Ancient city-kingdom of Cyprus

Chytri (Χύτροι) was one of the ten city-kingdoms of Cyprus in antiquity. It was located in the centre of the island, in the territory of Chytraea, west of Mesaoria. Today the modern town of Kythrea has preserved the ancient name.

==Ancient history==
According to mythology, after the fall of Troy, Greek immigrants led by Chytros, son of Alexander and grandson of the Athenian Acamas, hero of the Attic tribe of the same name, settled on Cyprus. The modern village of Kythrea is situated near the ancient kingdom of Chytri which was founded by Chytros. A necropolis has been discovered. In the time of the Assyrian king Ashurbanipal, Pilagura was king of Chytri, one of the ten kingdoms on the island. Numerous inscriptions have been found in the Cypriot dialect, some in ordinary Greek. Chytri was noted for the worship of Apollo, Artemis and Aphrodite Paphia. In the Delphic Theorodochoi inscription, one inscription mentions Chytri. Later forms of the name are Cythraia, Cythereia, Cythroi, and Chytrides; according to the work of Athanasios Sakellarios (Κυπριακά, 1890, 202–205) Kythrea should be Cythera or Cythereia; he identifies Chytri with Palo-Kythro, a village with ruins two hours south of Kyrka. However, historical texts mention only one town.

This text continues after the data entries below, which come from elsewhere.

## config.mk

```make
export PLATFORM = sky130hd
export DESIGN_NAME = ialist_outq_flat
export DESIGN_NICKNAME = d
export VERILOG_FILES = /design/src/rtl/assert_macros.svh /design/src/rtl/ialist_pkg.sv /design/src/rtl/ialist_if.sv /design/src/rtl/ialist_outq.sv /design/src/flat_wrapper.sv
export SDC_FILE = /design/constraint.sdc
export NUM_CORES = 1
export LEC_CHECK = 0
export BUFFER_PORTS_ARGS = -buffer_cell sky130_fd_sc_hd__buf_2
export CORE_MARGIN = 3
export CORE_UTILIZATION = 35
export DETAILED_ROUTE_END_ITERATION = 10
export PLACE_DENSITY_LB_ADDON = 0.3
export SLEW_MARGIN = 25
export SYNTH_ARGS = -nofsm -noshare
export SYNTH_HDL_FRONTEND = slang
export SYNTH_SLANG_ARGS = --single-unit
export TNS_END_PERCENT = 10
```

## constraint.sdc

```tcl
create_clock -name clk -period 2.8 [get_ports clk]
set_input_delay 0.42 -clock clk [delete_from_list [all_inputs] [get_ports clk]]
set_output_delay 0.42 -clock clk [all_outputs]
set_load 0.02 [all_outputs]
```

Diogenes Laërtius writes that there was a festival held at Chytri with theatrical plays.

==Middle Ages==
Chytri was an episcopal see at an early date. Michel Le Quien's list of the bishops of the see (II, 1069) is incomplete, with only eight being recorded: the first is Saint Pappus, who was martyred under Licinius, Maximinus Daza or Constantius Chlorus; the most famous is Saint Demetrian, 885 – c. 912.

The Greek Orthodox, see of similar title was suppressed in 1222 by Pelagio Galvani, the papal legate, while the island was a Latin crusader kingdom.